Training with Hardness-indicated Sampling
In addition to the detector architecture adjustments described above to accommodate multiple datasets, training a multi-dataset detector poses additional challenges stemming from the significant differences in dataset distributions, number of images, size of the label space, and so on.
The paper first formulates the goal of training on multiple datasets, and then based on the analysis of the graphs2
The observation of the emergent properties introduced in to improve the training strategy. Overall, the results used for the\(M\) data set\(D_1\) , \(D_2\) , ..., \(D_M\) The optimization objective for training a multi-dataset target detector on can be stated as follows:
which, in addition to the task-specific classification header\(\mathcal{H}_c^{m}\) Outside, the target detector\(f(\cdot)\) The rest of the components, including the encoder\(Enc(\cdot)\) , decoder\(Dec(\cdot)\) The following are some examples of the types of queries that can be used to generate a target query.\(\mathcal{Q}^c\) lightweightMLPs
(Formula7
), as well as category-independent box regression headers\(\mathcal{H}_b(\cdot)\) that are shared between different datasets. Thanks to the dataset-specific classification header\(\mathcal{H}_c^{m}(\cdot)\) Losses\(\ell_m\) The ability to naturally customize for specific datasets ensures that the original training loss and sampling strategy is retained for each dataset individually. For example, for long-tailedLVIS
Data set applicationsRFS
but not forCOCO
Dataset.
While dataset-specific losses can be adapted to the internal features of each dataset, significant differences between datasets, such as differences in dataset size, present training challenges that must be addressed. Therefore, the paper proposes a hardness-indicative sampling strategy to balance the number of images between different datasets and dynamically evaluate the difficulty of the datasets during online training.

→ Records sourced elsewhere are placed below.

**src/rtl/mole_sched.sv**
```systemverilog
// Whack-a-mole round scheduler: gap, random hole pick, timed mole window, scoring.
// WRONG_KEY_PENALTY_EN: wrong key in UP costs one point and pulses miss.
module mole_sched #(
  parameter int GAP_TICKS = 25_000_000,
  parameter int UP_TICKS  = 50_000_000,
  parameter int ROUNDS    = 16,
  parameter int SCORE_W   = 8
) (
  input  logic               clk,
  input  logic               rst_n,
  input  logic [3:0]         rnd,
  input  logic               start,
  input  logic [3:0]         key,
  output logic [3:0]         mole,
  output logic               hit,
  output logic               miss,
  output logic [SCORE_W-1:0] score,
  output logic               done,
  output logic               busy
);

  localparam int MAXT  = (GAP_TICKS > UP_TICKS) ? GAP_TICKS : UP_TICKS;
  localparam int CNT_W = $clog2(MAXT + 1);
  localparam int RND_W = $clog2(ROUNDS + 1);
  localparam logic [CNT_W-1:0] GAP_LAST = CNT_W'(GAP_TICKS - 1);
  localparam logic [CNT_W-1:0] UP_LAST  = CNT_W'(UP_TICKS - 1);
  localparam logic [RND_W-1:0] ROUND_N  = RND_W'(ROUNDS);

  typedef enum logic [1:0] {
    IDLE,
    GAP,
    UP,
    DONE
  } state_t;

  state_t             state_q, state_d;
  logic [CNT_W-1:0]   cnt_q, cnt_d;
  logic [RND_W-1:0]   rcnt_q, rcnt_d;
  logic [RND_W-1:0]   rcnt_inc;
  logic [1:0]         prev_q, prev_d;
  logic [1:0]         pick;
  logic [3:0]         mole_d;
  logic               hit_d, miss_d;
  logic [SCORE_W-1:0] score_d, score_inc;
  logic               done_d, busy_d;
  logic               key_hit, tmo, gap_end;
  logic               unused_rnd;

  assign unused_rnd = ^rnd[3:2];

  // Never show the same hole twice in a row
  assign pick      = (rnd[1:0] == prev_q) ? rnd[1:0] + 2'd1 : rnd[1:0];
  assign key_hit   = key[prev_q];
  assign tmo       = (cnt_q == UP_LAST);
  assign gap_end   = (cnt_q == GAP_LAST);
  assign rcnt_inc  = rcnt_q + 1'b1;
  assign score_inc = (&score) ? score : score + 1'b1;

`ifdef WRONG_KEY_PENALTY_EN
  logic               key_bad;
  logic [SCORE_W-1:0] score_dec;
  assign key_bad   = |(key & ~(4'b0001 << prev_q));
  assign score_dec = (score == '0) ? score : score - 1'b1;
`endif

  always_ff @(posedge clk or negedge rst_n) begin
    if (!rst_n) state_q <= IDLE;
    else        state_q <= state_d;
  end

  always_comb begin
    state_d = state_q;
    unique case (state_q)
      IDLE: if (start) state_d = GAP;
      GAP:  if (gap_end) state_d = UP;
      UP: begin
        if (key_hit || tmo)
          state_d = (rcnt_inc == ROUND_N) ? DONE : GAP;
      end
      DONE: if (start) state_d = GAP;
      default: state_d = IDLE;
    endcase
  end

  always_comb begin
    cnt_d   = cnt_q + 1'b1;
    rcnt_d  = rcnt_q;
    prev_d  = prev_q;
    mole_d  = mole;
    hit_d   = 1'b0;
    miss_d  = 1'b0;
    score_d = score;
    unique case (state_q)
      IDLE, DONE: begin
        cnt_d = '0;
        if (start) begin
          score_d = '0;
          rcnt_d  = '0;
        end
      end
      GAP: begin
        if (gap_end) begin
          cnt_d  = '0;
          prev_d = pick;
          mole_d = 4'b0001 << pick;
        end
      end
      UP: begin
        // A hit on the timeout cycle still counts as a hit
        if (key_hit || tmo) begin
          cnt_d  = '0;
          mole_d = '0;
          rcnt_d = rcnt_inc;
          hit_d  = key_hit;
          miss_d = ~key_hit;
          if (key_hit) score_d = score_inc;
        end
`ifdef WRONG_KEY_PENALTY_EN
        else if (key_bad) begin
          miss_d  = 1'b1;
          score_d = score_dec;
        end
`endif
      end
      default: cnt_d = '0;
    endcase
    done_d = (state_d == DONE);
    busy_d = (state_d == GAP) || (state_d == UP);
  end

  always_ff @(posedge clk or negedge rst_n) begin
    if (!rst_n) begin
      cnt_q  <= '0;
      rcnt_q <= '0;
      prev_q <= '0;
      mole   <= '0;
      hit    <= 1'b0;
      miss   <= 1'b0;
      score  <= '0;
      done   <= 1'b0;
      busy   <= 1'b0;
    end else begin
      cnt_q  <= cnt_d;
      rcnt_q <= rcnt_d;
      prev_q <= prev_d;
      mole   <= mole_d;
      hit    <= hit_d;
      miss   <= miss_d;
      score  <= score_d;
      done   <= done_d;
      busy   <= busy_d;
    end
  end

endmodule

```
**config.mk**
```make
export PLATFORM = sky130hd
export DESIGN_NAME = mole_sched
export DESIGN_NICKNAME = d
export VERILOG_FILES = /design/src/rtl/mole_sched.sv
export SDC_FILE = /design/constraint.sdc
export NUM_CORES = 1
export LEC_CHECK = 0
export BUFFER_PORTS_ARGS = -buffer_cell sky130_fd_sc_hd__buf_2
export CAP_MARGIN = 20
export CORE_MARGIN = 1.5
export CORE_UTILIZATION = 35
export CTS_BUF_LIST = sky130_fd_sc_hd__clkbuf_4 sky130_fd_sc_hd__clkbuf_8 sky130_fd_sc_hd__clkbuf_16
export DETAILED_ROUTE_END_ITERATION = 12
export REMOVE_ABC_BUFFERS = 1
export SLEW_MARGIN = 10
export SYNTH_ARGS = -nofsm -noshare
export SYNTH_HDL_FRONTEND = slang
export SYNTH_SLANG_ARGS = --single-unit
```
**constraint.sdc**
```tcl
create_clock -name clk -period 4.5 [get_ports clk]
set_input_delay 0.675 -clock clk [delete_from_list [all_inputs] [get_ports clk]]
set_output_delay 0.675 -clock clk [all_outputs]
set_load 0.01 [all_outputs]
```
## After elaboration in Yosys (flattened, before gate mapping)

Index checks and enable logic that the tools add are counted.

| storage, ports and cells | value |
|---|---|
| register bits | 51 |
| input bits | 11 |
| logic and storage cells | 69 |

| operators by class | value |
|---|---|
| $add $sub $neg | 4 |
| order comparisons | 1 |
| equality and inequality tests | 15 |
| shift-type cells | 1 |
| muxes and demuxes | 26 |
| bitwise logic cells | 1 |
| reduce and logical (&&, ||, !) cells | 11 |

Operators by type and width:

| operator | number |
|---|---|
| $pmux W26 S3 | 1 |
| $mux W26 | 2 |
| $mux W8 | 4 |
| $add A26 B1 Y26 const B | 1 |
| $eq A26 B25 Y1 const B | 1 |
| $eq A26 B26 Y1 const B | 1 |
| $pmux W8 S2 | 1 |
| $mux W2 | 5 |
| $mux W5 | 2 |
| $pmux W5 S2 | 1 |
| $add A8 B1 Y8 const B | 1 |
| $eq A2 B2 Y1 const B | 4 |
| $mux W4 | 2 |
| $ne A2 B2 Y1 const B | 4 |
| $pmux W4 S2 | 1 |
| $reduce_and A8 Y1 | 1 |
| $pmux W2 S3 | 1 |
| $reduce_and A3 Y1 | 2 |
| $add A5 B1 Y5 const B | 1 |
| $eq A5 B5 Y1 const B | 1 |
| $mux W1 | 5 |
| $reduce_and A5 Y1 | 1 |
| $eq A2 B1 Y1 const B | 2 |
| $reduce_bool A2 Y1 | 2 |
| other kinds (11) | 12 |

## Logic depth before layout (Yosys ltp)

Gate-level depths: netlist of the first run.

| logic depth | value |
|---|---|
| depth after elaboration | 7 |
| depth in mapped cells | 8 |
| depth with buffers taken out | 7 |

## Worst setup path before layout of the first run

Ideal clock, no wire load.

| path | value |
|---|---|
| path type | input to register |
| from | input key[3] |
| to | register busy |
| library setup time | 0.126 ns |
| data arrival time | 2.127 ns |
| setup slack | 2.247 ns |
| cell stages on the path | 6 |
| path buffers | 0 |
| cells stage by stage | mux4_2 > nand2b_1 > a21oi_2 > o21ai_0 > o311ai_0 > ha_1 |

| on the way | value |
|---|---|
| longest elaborated chain between the ends | 7 |
| elaborated cells between the ends (all ways) | 8 |
| classes of those cells | 2 x eq/ne; 4 x mux; 2 x reduce/logical |

RTL lines:

| element | line | text |
|---|---|---|
| start, declared | 13 | `input logic [3:0] key,` |
| $bmux W1 S2 * | 53 | `assign key_hit = key[prev_q];` |
| $mux W1 (not written as such) * | 53 |  |
| $logic_or A1 B1 Y1 * | 77 | `if (key_hit \|\| tmo)` |
| $mux W2 * | 77 |  |
| $pmux W2 S3 * | 73 | `unique case (state_q)` |
| net state_d[1] | 36 | `state_t state_q, state_d;` |
| $eq A2 B1 Y1 / $eq A2 B2 Y1 (equally long branches) | 128 | `busy_d = (state_d == GAP) \|\| (state_d == UP);` |
| $logic_or A1 B1 Y1 * | 128 |  |
| net busy_d | 45 | `logic done_d, busy_d;` |
| end signal, assigned | 151 | `busy <= busy_d;` |
| end, declared | 19 | `output logic busy` |

Mark *: on every way through the listed nets, which the timed path passes. The rest lies on a longest branch. The select of a mux whose other input is x is not followed.
A chain may end at the register's enable or synchronous reset.

## Worst setup path in the final report of the first run

| path | value |
|---|---|
| from | register cnt_q[11] |
| to | register busy |

| on the way | value |
|---|---|
| longest elaborated chain between the ends | 6 |
| elaborated cells between the ends (all ways) | 9 |
| classes of those cells | 4 x eq/ne; 3 x mux; 2 x reduce/logical |

RTL lines:

| element | line | text |
|---|---|---|
| start, declared | 37 | `logic [CNT_W-1:0] cnt_q, cnt_d;` |
| start signal, assigned | 143 | `cnt_q <= cnt_d;` |
| $eq A26 B26 Y1 | 54 | `assign tmo = (cnt_q == UP_LAST);` |
| $logic_or A1 B1 Y1 | 77 |  |
| $mux W2 | 77 |  |
| $pmux W2 S3 * | 73 |  |
| net state_d[1] | 36 |  |
| $eq A2 B1 Y1 / $eq A2 B2 Y1 (equally long branches) | 128 |  |
| $logic_or A1 B1 Y1 * | 128 |  |
| net busy_d | 45 |  |

Mark *: on every way through the listed nets, which the timed path passes. The rest lies on a longest branch.

==> impl_metrics.env, run 1 <==
export IMPL_total_power_w=0.00103
export IMPL_async_flop_share_pct=100
export IMPL_slew_violations=0
export IMPL_final_min_clock_period_ns=2.60
export IMPL_synthMuxAreaShare_pct=2.36
export IMPL_cts_tree="built"
export IMPL_finalWeightedCongestion=0.759
export IMPL_rsz0062_at_grt="no"
export IMPL_fin_ws_ns=1.90
export IMPL_dieHeight_um=94.2
export IMPL_syn_area_um2=2910
export IMPL_vias=2247
export IMPL_die_area_um2=8880
export IMPL_synthSimpleGateAreaFrac_pct=28.0
export IMPL_postSynthAreaPerCell_um2=9.58
export IMPL_num_rows=33
export IMPL_yosysTopAreaCellShare_pct=43.8
export IMPL_cts_root_buf="clkbuf_8"
export IMPL_power_leakage_nw=1.36
export IMPL_overflow=0
export IMPL_synth_area_leaders="dfrtp_1 (44%), nor2_1 (4.8%), xnor2_1 (4.5%)"
export IMPL_grt_pass1_wl_um=9980
export IMPL_track_usage_pct=14.2
export IMPL_start_util_pct=35.8
export IMPL_synth_warnings=0
export IMPL_critPathCaptureType="flop"
export IMPL_layout_nets=345
export IMPL_layoutNonFillerInstCount=433
export IMPL_drt_initial_drc_count=82
export IMPL_drc=0
export IMPL_cp_start_kind="flop"
export IMPL_power_frac_seq_pct=49.0
export IMPL_io_buffers=24
export IMPL_cts_path_max_buffers=2
export IMPL_antenna_found_initial=0
export IMPL_die_width_um=94.2
export IMPL_synth_top_area_cell="dfrtp_1"
export IMPL_fmax_mhz=384
export IMPL_switchingPower_w=0.000317
export IMPL_path_max_fanout=13
export IMPL_clk_pin_slew_ns=0.09
export IMPL_synth_top_family_by_area="simple AND/OR/NAND/NOR gates"
export IMPL_vdd_drop_max_mv=0.112
export IMPL_p_sw_share_pct=30.6
export IMPL_cp_required_ns=4.69
export IMPL_hold_viol=0
export IMPL_cts_setup_buffers=0
export IMPL_final_seq_area_um2=1280
export IMPL_synth_edff_count=0
export IMPL_post_cts_resized=0
export IMPL_drt_wl_total_um=5870
export IMPL_relSlewSlack_pct=55.1
export IMPL_drive_above_1_share_pct=13.4
export IMPL_syn_inst=304
export IMPL_avgRoutedWirePerCell_um=13.6
export IMPL_synth_compound_area_share_pct=11.8
export IMPL_powerDensity_nw_per_um2=321
export IMPL_setup_tns_ns=0
export IMPL_setup_viol=0
export IMPL_synth_adder_area_share_pct=3.01
export IMPL_seq_area_frac_synth_pct=43.8
export IMPL_synthToLayoutAreaGrowth_pct=10.6
export IMPL_multi_input_area_um2=1530
export IMPL_synth_distinct_cells=52
export IMPL_ios=27
export IMPL_hold_path_class="input pin to async pin"
export IMPL_synth_xor_area_share_pct=7.52
export IMPL_fp_coreArea_um2=8130
export IMPL_ys_ff_latch=51
export IMPL_worst_pin_slew_ns=0.673
export IMPL_dr_pass1_iters=4
export IMPL_n_antenna_cell=0
export IMPL_cts_hold_buf=0
export IMPL_maxCapViolCount=0
export IMPL_cts_buffers=5
export IMPL_status="complete, no violations"
export IMPL_grt_max_degree=52
export IMPL_worstSkewPairLatency_ns=0.31
export IMPL_finalCritPeriodShare_pct=57.9
export IMPL_worst_hold_slack_ns=0.473
export IMPL_fin_skew_ns=0.00933
export IMPL_power_frac_comb_pct=22.1
export IMPL_ant_nets=0
export IMPL_internal_power_w=0.000716
export IMPL_grt_pass1_vias=2145
export IMPL_clkPwrFrac_pct=28.9
export IMPL_synth_main_ff_cell="dfrtp_1"
export IMPL_avgViaCountPerCell=5.19
export IMPL_cts_sinks=51
export IMPL_worstPathArrival_ns=2.80
export IMPL_pre_cts_ws_ns=1.81
export IMPL_dp_cells=424
export IMPL_h_tree_depth=2
export IMPL_dp_hpwl_um=3950
export IMPL_crit_type="flop to flop"
export IMPL_fillers=804
==> path summary, 6_finish.rpt <==
kind	from	end	slack [ns]	cells past startpoint
hold reg to reg	cnt_q[0]$_DFF_PN0_	cnt_q[0]$_DFF_PN0_	0.51	1
hold / removal	rst_n	score[6]$_DFFE_PN0P_	0.47	2
min in group clk	cnt_q[0]$_DFF_PN0_	cnt_q[0]$_DFF_PN0_	0.51	1
setup / recovery	cnt_q[11]$_DFF_PN0_	busy$_DFF_PN0_	1.90	5
max in group asynchronous	rst_n	cnt_q[12]$_DFF_PN0_	3.57	2
setup reg to reg	cnt_q[11]$_DFF_PN0_	busy$_DFF_PN0_	1.90	5
==> synthesized netlist by cell type, drive strengths merged, types with 5 or more instances <==
| cell | instances |
|---|---|
| dfrtp | 51 |
| inv | 7 |
| nand3 | 14 |
| xor2 | 10 |
| o41ai | 5 |
| nand2 | 31 |
| nand2b | 8 |
| and4 | 6 |
| o21ai | 11 |
| ha | 7 |
| nor4 | 7 |
| xnor2 | 15 |
| nor2 | 37 |
| buf | 7 |
| nor2b | 7 |
| nand4 | 11 |
| and3 | 8 |
| nor3 | 6 |
==> area by class of cell <==
cell class,instances,area share [%]
sequential,51,39.6
multi-input combinational,235,47.6
clock inverter,1,0.233
inverter,7,0.816
clock buffer,7,2.99
tap,105,4.08
timing repair buffer,27,4.66
==> flip-flops by register name (all words and copies together) (netlist names) <==
name,count
state_q,2
rcnt_q,5
prev_q,2
cnt_q,26
hit,1
mole,4
score,8
miss,1
done,1
busy,1
==> cells in the final DEF (no fill, tap or decap), types with 7 or more instances in the layout <==
cell type	instances
nor2_1	37
and3_1	8
xor2_1	10
nand3_1	14
nand2b_1	8
clkbuf_8	7
nand4_1	11
dfrtp_1	51
nor2b_1	7
nand2_1	31
ha_1	7
inv_1	7
xnor2_1	15
buf_2	24
o21ai_0	11
==> cells by family (layout without fill, tap and decap cells) <==
logic type	after synthesis	count (layout)
AO/OA/AOI/OAI	46	46
XOR/XNOR	25	25
adder cells (fa/ha/maj)	7	7
buffers and inverters	18	42
flip-flops	51	51
multiplexers	5	5
AND/OR/NAND/NOR	152	152
==> per-layer routing <==
metal	up-vias	global-route usage [%]	share of wire, %
met5	-	0	0
met4	0	3.98	0.94
met3	7	2.83	2.4
met2	23	23.8	47
met1	1071	18.4	50
li1	1146	-	-
==> worst max-delay path: stages (launching register included) <==
cell	delay, ns
dfrtp_1	0.45
or4b_4	0.57
nor4_4	0.25
a21oi_2	0.23
o311ai_0	0.64
ha_1	0.34
==> power groups by stage <==
stage                     logic (W)  registers, W  clock network [W]
final                      0.000228      0.000506           0.000298
after global routing       0.000258      0.000510           0.000327
after CTS                  0.000220      0.000506           0.000309
after detailed placement   0.000219      0.000515                  0
after global placement     0.000215      0.000515                  0
after floorplan            0.000139      0.000521                  0
==> through the flow <==
step	util (%)	area, um^2
floorplan	-	2840
global placement	38.1	3100
detailed placement	38.1	3100
CTS	39.4	3210
global route	39.6	3220
finish	39.6	3220
(Power assumes the default switching activity.)
==> run 2, diff against run 1 <==
==> constraint.sdc (replaced) <==
create_clock -name clk -period 2.3 [get_ports clk]
set_input_delay 0.345 -clock clk [delete_from_list [all_inputs] [get_ports clk]]
set_output_delay 0.345 -clock clk [all_outputs]
set_load 0.01 [all_outputs]
==> impl_metrics.env, run 2 (synthesis gave the netlist of run 1 again) <==
export IMPL_cts_sinks=51
export IMPL_crit_type="flop to flop"
export IMPL_drc=0
export IMPL_total_power_w=0.00211
export IMPL_fmax_mhz=454
export IMPL_finalCritPeriodShare_pct=95.7
export IMPL_power_frac_seq_pct=47.3
export IMPL_power_frac_comb_pct=23.2
export IMPL_pre_cts_ws_ns=0.0944
export IMPL_grt_pass1_vias=2277
export IMPL_cp_start_kind="flop"
export IMPL_critPathCaptureType="flop"
export IMPL_regMostFlops="cnt_q"
export IMPL_die_area_um2=8880
export IMPL_num_rows=33
export IMPL_drt_initial_drc_count=62
export IMPL_synthToLayoutAreaGrowth_pct=15.4
export IMPL_switchingPower_w=0.000616
export IMPL_avgRoutedWirePerCell_um=13.9
export IMPL_cp_required_ns=2.49
export IMPL_hold_viol=0
export IMPL_die_width_um=94.2
export IMPL_layout_nets=361
export IMPL_slew_violations=0
export IMPL_clkPwrFrac_pct=29.5
export IMPL_h_tree_depth=2
export IMPL_cts_buffers=5
export IMPL_powerDensity_nw_per_um2=627
export IMPL_fin_ws_ns=0.0985
export IMPL_grt_pass1_wl_um=10700
export IMPL_cts_root_buf="clkbuf_8"
export IMPL_clk_pin_slew_ns=0.09
export IMPL_start_util_pct=35.8
export IMPL_hold_path_class="input pin to async pin"
export IMPL_cts_tree="built"
export IMPL_fp_coreArea_um2=8130
export IMPL_final_area_um2=3360
export IMPL_vias=2372
export IMPL_placed_area_um2=3240
export IMPL_drive_above_1_share_pct=17.8
export IMPL_internal_power_w=0.00149
export IMPL_worstPathArrival_ns=2.40
export IMPL_worst_pin_slew_ns=0.637
export IMPL_avgViaCountPerCell=5.29
export IMPL_dieHeight_um=94.2
export IMPL_path_max_fanout=3
export IMPL_fin_skew_ns=0.00863
export IMPL_top_regs="cnt_q: 26 flops, score: 8 flops, rcnt_q: 5 flops"
export IMPL_crit_chain="or4b_4 > nor4_4 > a21oi_2 > o311ai_0 > ha_1"
export IMPL_p_sw_share_pct=29.3
export IMPL_cts_path_max_buffers=2
export IMPL_status="complete, no violations"
export IMPL_mostFrequentLayoutCell="dfrtp_1"
export IMPL_maxCapViolCount=0
export IMPL_layout_common_cells="dfrtp_1 (51), nor2_1 (37), nand2_1 (31)"
export IMPL_ios=27
export IMPL_critPathSlowestCell="or4b_4"
export IMPL_largest_reg_flops=26
export IMPL_dp_hpwl_um=4400
export IMPL_ant_nets=0
export IMPL_vdd_drop_max_mv=0.241
export IMPL_dr_pass1_iters=4
export IMPL_cp_slowest_stage_delay_ns=0.55
export IMPL_cts_setup_buffers=0
export IMPL_io_buffers=24
export IMPL_setup_viol=0
export IMPL_rsz0062_at_grt="yes"
export IMPL_finalWeightedCongestion=0.866
export IMPL_utilization_pct=41.3
export IMPL_worst_hold_slack_ns=0.0540
export IMPL_power_leakage_nw=1.45
export IMPL_grt_max_degree=28
export IMPL_track_usage_pct=15.0
export IMPL_antenna_found_initial=0
export IMPL_n_antenna_cell=0
export IMPL_relSlewSlack_pct=57.5
export IMPL_drt_wl_total_um=6210
export IMPL_worstSkewPairLatency_ns=0.30
export IMPL_overflow=0
export IMPL_final_min_clock_period_ns=2.20
run 2: per-layer routing:
| layer | up-vias | global-route usage [%] | wire [um] |
|---|---|---|---|
| li1 | 1182 | - | - |
| met1 | 1140 | 19.3 | 2910 |
| met2 | 41 | 25.5 | 3000 |
| met3 | 9 | 2.75 | 217 |
| met4 | 0 | 4.10 | 77 |
| met5 | - | 0 | 0 |
run 2: through the flow:
step,setup TNS [ns],cells
global route,-0.0241,448
finish,0,448
floorplan,-0.176,293
detailed placement,0,441
global placement,0,441
CTS,0,448
run 2: repair_timing:
item / 4_1_cts / 5_1_grt
hold buffers: 0 / 0
setup endpoints to repair: 0 / 6
hold endpoints to repair: 0 / 0
gates resized for setup: 0 / 2
run 2: worst paths after layout:
path                                             to  cells after the start           startpoint  slack (ns)
worst max-delay path                 busy$_DFF_PN0_                      5  cnt_q[11]$_DFF_PN0_         0.1
worst min-delay path            mole[2]$_DFFE_PN0P_                      1                rst_n        0.05
worst max register to register       busy$_DFF_PN0_                      5  cnt_q[11]$_DFF_PN0_         0.1
worst min register to register   cnt_q[0]$_DFF_PN0_                      1   cnt_q[0]$_DFF_PN0_        0.53
max in group asynchronous       cnt_q[13]$_DFF_PN0_                      2                rst_n        1.61
min in group clk                mole[0]$_DFFE_PN0P_                      3               rnd[0]        0.41
run 2: critical path: cells and delay by family (launching register included):
kind,cells,cell delay (ns)
flip-flops,1,0.39
AND/OR/NAND/NOR,2,0.78
AO/OA/AOI/OAI,2,0.62
adder cells (fa/ha/maj),1,0.31
run 2: cell type report:
class                   count  area [um^2]
flip-flops and latches     51         1280
fillers                   810         4770
clock inverters             1         30.0
inverters                   7         26.3
multi-input cells         235         1550
well taps                 105          131
clock buffers               6         76.3
repair buffers             43          275
run 2: power by group through the flow:
| stage | Sequential (W) | Clock [W] | Combinational, W |
|---|---|---|---|
| finish | 0.000996 | 0.000621 | 0.000489 |
| global route | 0.00101 | 0.000678 | 0.000546 |
| CTS | 0.000996 | 0.000647 | 0.000493 |
| detailed placement | 0.00101 | 0 | 0.000490 |
| global placement | 0.00101 | 0 | 0.000482 |
| floorplan | 0.00102 | 0 | 0.000271 |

The box loss for different datasets was first recorded periodically\(L_1, \ldots, L_m\) . The online sampling weights were then calculated as follows\(w_m\) :
included among these\(S_i\) denotes the number of images in the i-th dataset.\(w_m\) will involve controlling the weights of each dataset in the data sampling. The online sampler will be weighted according to its corresponding\(w_m\) of the proportion of data sampled from each dataset.
Experiment
If this article is helpful to you, please click a like or in the look at it ~~
For more content, please pay attention to WeChat public number [Xiaofei's Algorithm Engineering Notes].